Investing.com - We wtorek kontynuowana jest najdłuższa w historii spadkowa seria cen amerykańskiej ropy naftowej, podczas gdy Organizacji Krajów Eksportujących Ropę Naftową (OPEC) prognozuje, że światowy popyt zmniejszy się w 2019 roku.
W swoim comiesięcznym raporcie, OPEC obniżył tegoroczne prognozy dotyczące wzrostu popytu na ropę, ze względu na "słabsze niż oczekiwano dane dotyczące popytu na ropę z Bliskiego Wschodu oraz, w mniejszym stopniu, Chin", w trzecim kwartale.
W przypadku roku 2019, kartel stwierdził, że globalny popyt na ropę naftową ma wynieść 1,29 mln b/d, o 70,000 b/d mniej niż wcześniej prognozowano.
W raporcie odnotowano też, że wzrost podaży wśród krajów spoza OPEC w 2018 roku, został oszacowany na wyższym poziomie niż wcześniej sądzono, na co największy wpływ mają USA, Kanada, Kazachstan i Rosja.
Po zamknięciu poprzedniego dnia na poziomie 9-miesięcznego minimum, kontrakty terminowe na amerykańską ropę West Texas Intermediate, przedłużają spadki na 12 sesję z rzędu, tracąc o 2,05% do poziomu 58,78 USD za baryłkę, do godziny 12:26.

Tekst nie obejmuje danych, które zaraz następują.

===== src/rtl/kd_pkg.sv =====
package kd_pkg;
  typedef enum logic [1:0] {
    ST_IDLE  = 2'd0,
    ST_PRESS = 2'd1,
    ST_REL   = 2'd2
  } db_state_e;
endpackage


===== src/rtl/kd_sync.sv =====
module kd_sync #(
  parameter int WIDTH  = 8,
  parameter int STAGES = 2
) (
  input  logic             clk_i,
  input  logic             rst_ni,
  input  logic [WIDTH-1:0] d_i,
  output logic [WIDTH-1:0] q_o
);
  logic [STAGES-1:0][WIDTH-1:0] q;

  for (genvar s = 0; s < STAGES; s++) begin : g_stage
    if (s == 0) begin : g_first
      always_ff @(posedge clk_i or negedge rst_ni)
        if (!rst_ni) q[s] <= '0;
        else         q[s] <= d_i;
    end else begin : g_next
      always_ff @(posedge clk_i or negedge rst_ni)
        if (!rst_ni) q[s] <= '0;
        else         q[s] <= q[s-1];
    end
  end

  assign q_o = q[STAGES-1];
endmodule


===== src/rtl/kd_onehot_enc.sv =====
module kd_onehot_enc #(
  parameter int N = 8,
  parameter int W = (N > 1) ? $clog2(N) : 1
) (
  input  logic [N-1:0] line_i,
  output logic [W-1:0] idx_o,
  output logic         any_o,
  output logic         one_o
);
  localparam int CW = $clog2(N + 1);
  logic [CW-1:0] cnt;

  always_comb begin
    idx_o = '0;
    cnt   = '0;
    for (int i = 0; i < N; i++) begin
      if (line_i[i]) begin
        idx_o = idx_o | W'(i);
        cnt   = cnt + CW'(1);
      end
    end
    any_o = (cnt != '0);
    one_o = (cnt == CW'(1));
  end
endmodule


===== src/rtl/kd_debounce.sv =====
module kd_debounce
  import kd_pkg::*;
#(
  parameter int DB_CYCLES = 2500000
) (
  input  logic clk_i,
  input  logic rst_ni,
  input  logic any_i,
  input  logic ok_i,
  output logic take_o
);
  localparam int CNTW = $clog2(DB_CYCLES + 1);
  localparam logic [CNTW-1:0] LAST = CNTW'(DB_CYCLES - 1);

  db_state_e       state_q;
  logic [CNTW-1:0] cnt_q;
  logic            expire;

  assign expire = (state_q == ST_PRESS) && (cnt_q == LAST);
  assign take_o = expire && any_i && ok_i;

  always_ff @(posedge clk_i or negedge rst_ni) begin
    if (!rst_ni) begin
      state_q <= ST_IDLE;
      cnt_q   <= '0;
    end else begin
      case (state_q)
        ST_IDLE: if (any_i) begin
          state_q <= ST_PRESS;
          cnt_q   <= '0;
        end
        ST_PRESS: begin
          // fixed window, bounce does not restart it
          if (cnt_q == LAST) begin
            state_q <= ST_REL;
            cnt_q   <= '0;
          end else cnt_q <= cnt_q + CNTW'(1);
        end
        ST_REL: begin
          if (any_i)              cnt_q <= '0;
          else if (cnt_q == LAST) begin
            state_q <= ST_IDLE;
            cnt_q   <= '0;
          end else                cnt_q <= cnt_q + CNTW'(1);
        end
        default: begin
          state_q <= ST_IDLE;
          cnt_q   <= '0;
        end
      endcase
    end
  end

  p_cnt_bound_r3: assert property (@(posedge clk_i) disable iff (!rst_ni)
    cnt_q <= LAST);

  p_single_pulse_r5: assert property (@(posedge clk_i) disable iff (!rst_ni)
    take_o |=> !take_o);

  p_rel_waits_idle_r5: assert property (@(posedge clk_i) disable iff (!rst_ni)
    (state_q == ST_REL && any_i) |=> (state_q == ST_REL));
endmodule


===== src/rtl/key_encoder.sv =====
module key_encoder #(
  parameter int NCOL      = 8,
  parameter int NROW      = 6,
  parameter int NFKEY     = 8,
  parameter int DB_CYCLES = 2500000,
  parameter int SYNC      = 2
) (
  input  logic                                 clk_i,
  input  logic                                 rst_ni,
  input  logic [NCOL-1:0]                      col_i,
  input  logic [NROW-1:0]                      row_i,
  input  logic [NFKEY-1:0]                     fkey_i,
  output logic [$clog2(NCOL)+$clog2(NROW)-1:0] code_o,
  output logic                                 strobe_o,
  output logic [$clog2(NFKEY)-1:0]             fkey_idx_o,
  output logic                                 fkey_strobe_o
);
  localparam int CW   = $clog2(NCOL);
  localparam int RW   = $clog2(NROW);
  localparam int FW   = $clog2(NFKEY);
  localparam int MW   = NCOL + NROW;

  logic [MW-1:0]    mat_s;
  logic [NFKEY-1:0] fk_s;
  logic [CW-1:0]    col_idx;
  logic [RW-1:0]    row_idx;
  logic [FW-1:0]    fk_idx;
  logic             col_any, col_one, row_any, row_one, fk_any, fk_one;
  logic             mat_take, fk_take;

  kd_sync #(.WIDTH(MW), .STAGES(SYNC)) u_sync_mat (
    .clk_i, .rst_ni, .d_i({col_i, row_i}), .q_o(mat_s));

  kd_sync #(.WIDTH(NFKEY), .STAGES(SYNC)) u_sync_fk (
    .clk_i, .rst_ni, .d_i(fkey_i), .q_o(fk_s));

  kd_onehot_enc #(.N(NCOL), .W(CW)) u_enc_col (
    .line_i(mat_s[MW-1:NROW]), .idx_o(col_idx), .any_o(col_any), .one_o(col_one));

  kd_onehot_enc #(.N(NROW), .W(RW)) u_enc_row (
    .line_i(mat_s[NROW-1:0]), .idx_o(row_idx), .any_o(row_any), .one_o(row_one));

  kd_onehot_enc #(.N(NFKEY), .W(FW)) u_enc_fk (
    .line_i(fk_s), .idx_o(fk_idx), .any_o(fk_any), .one_o(fk_one));

  kd_debounce #(.DB_CYCLES(DB_CYCLES)) u_db_mat (
    .clk_i, .rst_ni, .any_i(col_any | row_any), .ok_i(col_one & row_one),
    .take_o(mat_take));

  kd_debounce #(.DB_CYCLES(DB_CYCLES)) u_db_fk (
    .clk_i, .rst_ni, .any_i(fk_any), .ok_i(fk_one), .take_o(fk_take));

  always_ff @(posedge clk_i or negedge rst_ni) begin
    if (!rst_ni) begin
      code_o        <= '0;
      strobe_o      <= 1'b0;
      fkey_idx_o    <= '0;
      fkey_strobe_o <= 1'b0;
    end else begin
      strobe_o      <= mat_take;
      fkey_strobe_o <= fk_take;
      if (mat_take) code_o     <= {col_idx, row_idx};
      if (fk_take)  fkey_idx_o <= fk_idx;
    end
  end

  p_strobe_single_line_r6: assert property (@(posedge clk_i) disable iff (!rst_ni)
    strobe_o |-> $past(col_one && row_one));

  p_fstrobe_single_key_r8: assert property (@(posedge clk_i) disable iff (!rst_ni)
    fkey_strobe_o |-> $past(fk_one));

  p_code_hold_r10: assert property (@(posedge clk_i) disable iff (!rst_ni)
    !$stable(code_o) |-> strobe_o);

  p_fidx_hold_r10: assert property (@(posedge clk_i) disable iff (!rst_ni)
    !$stable(fkey_idx_o) |-> fkey_strobe_o);

  p_strobe_pulse_r5: assert property (@(posedge clk_i) disable iff (!rst_ni)
    strobe_o |=> !strobe_o);
endmodule


===== config.mk =====
export PLATFORM = sky130hd
export DESIGN_NAME = key_encoder
export DESIGN_NICKNAME = d
export VERILOG_FILES = /design/src/rtl/kd_pkg.sv /design/src/rtl/kd_sync.sv /design/src/rtl/kd_onehot_enc.sv /design/src/rtl/kd_debounce.sv /design/src/rtl/key_encoder.sv
export SDC_FILE = /design/constraint.sdc
export NUM_CORES = 1
export LEC_CHECK = 0
export ABC_AREA = 1
export BUFFER_PORTS_ARGS = -buffer_cell sky130_fd_sc_hd__buf_2
export CAP_MARGIN = 5
export CELL_PAD_IN_SITES_DETAIL_PLACEMENT = 0
export CELL_PAD_IN_SITES_GLOBAL_PLACEMENT = 2
export CORE_MARGIN = 5
export CORE_UTILIZATION = 39
export DETAILED_ROUTE_END_ITERATION = 8
export GPL_TIMING_DRIVEN = 1
export PLACE_DENSITY = 0.89
export SYNTH_ARGS = -nofsm -noshare
export SYNTH_HDL_FRONTEND = slang
export SYNTH_SLANG_ARGS = --single-unit

===== constraint.sdc =====
create_clock -name clk_i -period 11.8 [get_ports clk_i]
set_input_delay 1.18 -clock clk_i [delete_from_list [all_inputs] [get_ports clk_i]]
set_output_delay 1.18 -clock clk_i [all_outputs]
set_load 0.01 [all_outputs]

=== Yosys cells after proc, flatten, opt, wreduce, memory -nomap -nowiden ===
Cells that the tools add are included.

* Output and inout bits: 11
* Flip-flop bits (word level): 103

* Bitwise gates (word level): 2
* Add/sub/neg operators: 21
* Mux-type cells: 59
* Reduce and logical (&&, ||, !) cells: 13
* Equality and inequality tests: 17

{| class="wikitable"
|+ Operators with widths
! kind !! count
|-
| 22-bit 2-to-1 mux || 6
|-
| 22-bit one-hot mux with 3 select lines || 2
|-
| 4-bit by 1-bit adder with 4-bit output (second input constant) || 14
|-
| 4-bit 2-to-1 mux || 14
|-
| 3-bit 2-to-1 mux || 15
|-
| 22-bit by 1-bit adder with 22-bit output (second input constant) || 2
|-
| 22-bit == test (second input constant) || 2
|-
| 2-bit 2-to-1 mux || 14
|-
| 3-bit by 1-bit adder with 3-bit output (second input constant) || 5
|-
| 2-bit one-hot mux with 3 select lines || 2
|-
| 4-bit by 1-bit == test with 1-bit output (second input constant) || 2
|-
| 2-bit by 1-bit != test with 1-bit output (second input constant) || 4
|-
| 2-bit != test (second input constant) || 4
|-
| 4-bit AND reduction || 2
|-
| 4-bit nonzero test || 2
|-
| 1-bit logical AND || 6
|-
| 1-bit 2-to-1 mux || 6
|-
| 2-bit by 1-bit == test with 1-bit output (second input constant) || 2
|-
| 2-bit == test (second input constant) || 2
|-
| 2-bit logical NOT || 2
|-
| 3-bit by 1-bit == test with 1-bit output (second input constant) || 1
|-
| 3-bit nonzero test || 1
|-
| 1-bit AND || 1
|-
| 1-bit bitwise OR || 1
|}

=== Depth between registers and ports, before layout ===
* Depth in word-level cells: 19
* Gate-level depth with buffers: 31
* Mapped depth without buffers: 31

=== Hierarchy ===
Synthesis repeated with hierarchy kept, for this count alone.

* Cell total of the unflattened synthesis: 831
* Area, all modules: 6363.6 µm²

{| class="wikitable"
|+ By module, submodules not included
! module !! instances !! area an instance (µm²) !! cells each
|-
| kd_debounce at u_db_mat || 1 || 1498.9 || 204
|-
| kd_debounce at u_db_fk || 1 || 1461.4 || 203
|-
| kd_sync at u_sync_mat || 1 || 805.8 || 42
|-
| kd_onehot_enc at u_enc_col || 1 || 701.9 || 120
|-
| kd_onehot_enc at u_enc_fk || 1 || 658.1 || 121
|-
| kd_sync at u_sync_fk || 1 || 460.4 || 24
|-
| key_encoder || 1 || 397.9 || 43
|-
| kd_onehot_enc at u_enc_row || 1 || 379.1 || 74
|}

=== Least setup slack after synthesis ===
OpenSTA, ideal clock, no wires.

* Kind: register -> register
* Start point: reg u_sync_mat.q (netlist bit u_sync_mat.q_o[7])
* End point: reg u_db_mat.cnt_q[20]
* Clock period less this slack: 4.494 ns
* Stages on the path, launching flop included: 31
* Library setup time: 0.117 ns
* Arrival: 4.376 ns
* Slack: 7.306 ns
* Cell sequence: dfrtp_1 > inv_1 > ha_1 > inv_1 > nand2_1 > nand2_2 > ha_1 > nand2_1 > nand2_1 > ha_1 > or2_1 > nand2_1 > inv_1 > ha_1 > nand2_1 > nand2_1 > ha_1 > or2_2 > nand2_1 > inv_1 > ha_1 > nand2_1 > a21boi_0 > o21ai_0 > nor2_1 > nand3_1 > a21oi_1 > nand3_2 > buf_2 > nand3_1 > nand2_1

* Cells in the longest elaborated chain, start to end: 17

{| class="wikitable"
|+ RTL lines
! what !! RTL line !! text
|-
| start, declared || kd_sync.sv:10 || <nowiki>logic [STAGES-1:0][WIDTH-1:0] q;</nowiki>
|-
| start signal, assigned by index || kd_sync.sv:20 || <nowiki>else q[s] <= q[s-1];</nowiki>
|-
| 4-bit 2-to-1 mux * || kd_onehot_enc.sv:17 || <nowiki>if (line_i[i]) begin</nowiki>
|-
| 4-bit by 1-bit adder with 4-bit output || kd_onehot_enc.sv:19 || <nowiki>cnt = cnt + CW'(1);</nowiki>
|-
| 4-bit 2-to-1 mux * || kd_onehot_enc.sv:17 ||
|-
| 4-bit by 1-bit adder with 4-bit output || kd_onehot_enc.sv:19 ||
|-
| 4-bit 2-to-1 mux * || kd_onehot_enc.sv:17 ||
|-
| 4-bit by 1-bit adder with 4-bit output || kd_onehot_enc.sv:19 ||
|-
| 4-bit 2-to-1 mux * || kd_onehot_enc.sv:17 ||
|-
| 4-bit by 1-bit adder with 4-bit output || kd_onehot_enc.sv:19 ||
|-
| 4-bit 2-to-1 mux * || kd_onehot_enc.sv:17 ||
|-
| 4-bit by 1-bit adder with 4-bit output || kd_onehot_enc.sv:19 ||
|-
| 4-bit 2-to-1 mux * || kd_onehot_enc.sv:17 ||
|-
| 4-bit by 1-bit adder with 4-bit output || kd_onehot_enc.sv:19 ||
|-
| 4-bit 2-to-1 mux * || kd_onehot_enc.sv:17 ||
|-
| 4-bit nonzero test * || kd_onehot_enc.sv:22 || <nowiki>any_o = (cnt != '0);</nowiki>
|-
| 1-bit bitwise OR * || key_encoder.sv:47 || <nowiki>.clk_i, .rst_ni, .any_i(col_any | row_any), .ok_i(col_one & row_one),</nowiki>
|-
| 22-bit 2-to-1 mux || kd_debounce.sv:40 || <nowiki>if (any_i) cnt_q <= '0;</nowiki>
|-
| 22-bit one-hot mux with 3 select lines || kd_debounce.sv:27 || <nowiki>case (state_q)</nowiki>
|-
| end signal, assigned || kd_debounce.sv:37 || <nowiki>end else cnt_q <= cnt_q + CNTW'(1);</nowiki>
|-
| end signal, assigned || kd_debounce.sv:44 || <nowiki>end else cnt_q <= cnt_q + CNTW'(1);</nowiki>
|-
| end, declared || kd_debounce.sv:16 || <nowiki>logic [CNTW-1:0] cnt_q;</nowiki>
|}

Mark *: on every way between the ends. The rest lies on a longest branch, timed or not.
A chain may end at the register's enable or synchronous reset.

=== Worst setup path after layout ===
* Start point: reg u_sync_mat.q (netlist bit u_sync_mat.q_o[7])
* End point: reg u_db_mat.cnt_q[1]

Same word-level chain as after synthesis.

==> metrics.txt <==
status=complete, no violations; net count after synthesis=886; crit path launch=u_sync_mat.q_o[7]; Total Power=just under 0.001 W; Die Height=about 140 um; Critical R2R Capture=u_db_mat.cnt_q[1]; Vias/cell=4.81; GRT Util Overall=around 15%; I/O Pins=35; Sink Count=~100; asr flop ratio synth=100%; Port Buffers=34; initial antenna violation count=0; CP arrival=5.76 ns; HP Start=u_sync_fk.q[4]; Synth Flop Type=dfrtp_1; register area share after synthesis=a little over two fifths; Crit Path Max Fanout=26; crit path launch type=register; # setup viols final=0; post-CTS sizing=0; Die X=between 100 and 150 um; Hold-fix buffers, CTS=0; number of CTS-inserted buffers=9; EDFF count, synth=0; clock skew=0.00747 ns; Reg2Reg Setup Slack=approximately 6.3 ns; Peak VDD IR=~0.078 mV; routed wire length=~13 mm; vias in the first global route=4865; worst-case reg-to-reg path depth=30; initial core utilization=39.3%; HP Class=register to register; Reg2Reg Launch Point=u_sync_mat.q_o[7]; FILL cells=1609; RD Place Congestion=about 0.80; DR pass1 iterations=6; Max Cap Viol=0; most used cell, CP=nand2_1; # DRC=0; pwr dens=141 mW/mm^2; CTS root buf=clkbuf_16; CP max stage cell=nand3_2; final period utilization=a little under half; DR iter-0 viols=around 320; Mapped Cells=~830; layout cells sized above 1=under 10%; Vias=5203; Layout Nets=~910; Slew HR=33.3%; most common cell after layout, fill and taps aside=nand2_1; CTS tree=built; largest net degree at the start of global routing=82; DRT antenna net count=0; Routed wire per std cell=approximately 12 um; Clock transition at path regs=about 0.070 ns; Worst Setup Path Type=register to register; Inserted Diodes=0; worst-skew pair later-pin latency=0.35 ns; max-slew violation count=0; CORE AREA=0.0157 mm^2; worst setup margin=approximately 6.3 ns; synth unique cells=40; Worst EP required=12.08 ns; Finished Core Util=between 40% and 50%; first-pass GRT wire length=between 20 and 25 mm; commonest non-fill, non-tap cells in the layout=nand2_1 (261), inv_1 (104), dfrtp_1 (103); slowest stage delay, CP=about 0.53 ns; synthesized area=0.00617 mm^2; Leak=3.54 nW; setup_tns=0 ns; crit end category=register; area growth from synthesis to layout=10.6%; FF+latch area=between 0.002 and 0.003 mm^2; Hold Crit Depth=0; grt ovf=0; H-tree levels=3; YS warnings=0; unrepaired setup endpoints after global routing=false; minimum clock period=between 5 and 6 ns; Setup Fix Bufs, Post-CTS=0; worst slew pin tran=roughly 1.0 ns; post-DP HPWL=~9.5 mm; die area=approximately 0.018 mm^2; synthesized area per cell=roughly 7.4 um^2; Seq cells post-synth=roughly 100; final hold viol count=0; WHS Endpoint=u_sync_fk.q_o[4]; clk buf depth=2; maximum clock frequency=roughly 0.18 GHz; pre-CTS setup slack=6.37 ns; Row Count=46; Multi-input gate area=0.00307 mm^2
-- synth_stat cells (2+ instances only) --
cell type,number,area share [%]
a21boi_0,3,0.36
buf_4,2,0.24
clkbuf_1,4,0.24
or2_1,2,0.20
inv_1,104,6.3
nand2_1,261,16
xor2_1,15,2.1
o21ai_0,14,1.1
o22ai_1,2,0.20
a31oi_1,3,0.30
a211oi_1,2,0.24
a21oi_1,12,0.97
or2_2,5,0.51
buf_6,4,0.73
nor2_1,71,4.3
xnor2_1,4,0.57
o21bai_1,2,0.24
dfrtp_1,103,42
nor4_1,15,1.5
buf_2,8,0.65
ha_1,29,5.9
nor3_1,18,1.5
nand2_2,10,1.0
inv_2,4,0.24
nor3b_1,6,0.73
nand3_1,92,7.5
o21ai_1,9,0.73
clkinv_1,2,0.12
nand3_2,4,0.65
nand4_1,13,1.3
-- how the worst max path moves through the flow --
stage	to	slack [ns]	cells after the start
2_1_floorplan	u_db_mat.cnt_q[20]	7.31	30
3_3_place_gp	u_db_fk.cnt_q[15]	6.56	29
3_5_place_dp	u_db_mat.cnt_q[1]	6.37	30
4_1_cts	u_db_mat.cnt_q[1]	6.34	30
5_1_grt	u_db_mat.cnt_q[2]	5.85	30
6_report	u_db_mat.cnt_q[1]	6.33	30
-- kinds of logic after synthesis --
kind of cell | after synthesis | share of synthesized area (%)
AO/OA/AOI/OAI | 52 | 4.92
XOR/XNOR | 21 | 3.32
adder cells (fa/ha/maj) | 29 | 5.88
buffers and inverters | 129 | 8.63
flip-flops | 103 | 41.7
AND/OR/NAND/NOR | 499 | 35.5
-- area by class of cell --
| cell class | instances | share of cell area [%] |
|---|---|---|
| multi-input cells | 601 | 44.9 |
| flip-flops and latches | 103 | 37.7 |
| inverters | 111 | 6.12 |
| clock buffers | 13 | 4.10 |
| well taps | 216 | 3.96 |
| repair buffers | 35 | 2.64 |
| clock inverters | 2 | 0.549 |
-- power by group --
| group | internal (W) | switching (W) |
|---|---|---|
| registers | 0.000371 | 0.0000153 |
| logic | 0.0000755 | 0.000188 |
| clock network | 0.000186 | 0.000125 |
-- per-stage QoR --
step           cells  hold slack, ns  cell area, um^2
5_1_grt         1081           0.354             6830
3_5_place_dp    1066           0.336             6510
3_3_place_gp    1066           0.332             6510
6_report        1081           0.347             6830
2_1_floorplan    833           0.331             6170
4_1_cts         1081           0.351             6830
-- worst max-delay path, delay by kind of cell (launching register included) --
kind                     cells  cell delay, ns
buffers and inverters        5            0.71
flip-flops                   1            0.38
adder cells (fa/ha/maj)      6            1.63
AO/OA/AOI/OAI                3            0.51
AND/OR/NAND/NOR             16            2.19
-- per-layer routing --
layer / global-route usage [%] / vias to the layer above / share of wire [%]
met5: 0 / - / 0
met4: 5.32 / 0 / 1.5
met3: 2.92 / 14 / 3.2
met2: 23.8 / 55 / 45
met1: 20.0 / 2418 / 50
li1: - / 2716 / -
-- state kept, by name, indices dropped and copies added (netlist names) --
| signal | count |
|---|---|
| code_o | 6 |
| fkey_idx_o | 3 |
| fkey_strobe_o | 1 |
| strobe_o | 1 |
| u_db_fk.cnt_q | 22 |
| u_db_fk.state_q | 2 |
| u_db_mat.cnt_q | 22 |
| u_db_mat.state_q | 2 |
| u_sync_fk.q | 8 |
| u_sync_fk.q_o | 8 |
| u_sync_mat.q | 14 |
| u_sync_mat.q_o | 14 |
No activity file was read; power rests on OpenSTA's default activity.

Amerykański punkt odniesienia zarejestrował 11 sesji spadkowych z rzędu. Kolejny dzień, w którym odnotuje obniżenie cen, będzie stanowił najdłuższy taki okres od czasu wprowadzenia WTI na giełdę w 1983 roku, jak wynika z danych Dow Jones Market Data.
Tymczasem, notowania kontraktów terminowych na ropę typu Brent, obniżyły się o 1,95% do pułapu 68,75 USD.
Saudyjski minister ds. energetyki - Khalid al-Falih zasugerował w weekend, że królestwo planuje ograniczyć dostawy ropy na rynki globalne o 0,5 mln b/d, ale obawia się, że cięcia były niewystarczające, aby zrekompensować rosnącą produkcję ropy naftowej, która w Stanach Zjednoczonych osiągnęła rekordowy poziom 11,6 mln b/d.
Na 6 grudnia w Wiedniu zaplanowano spotkanie polityczne OPEC, gdzie jednym z głównych punktów obrad stanowić będą rozmowy o cięciach produkcyjnych.
Pogarszając jeszcze rynkowe nastroje, prezydent USA Donalda Trumpa opublikował tweet, w którym wyraził swoją dezaprobatę dla ewentualnego ograniczenia produkcji przez Arabię Saudyjską i OPEC, dodając, że "ceny ropy powinny być znacznie niższe, w oparciu o podaż!"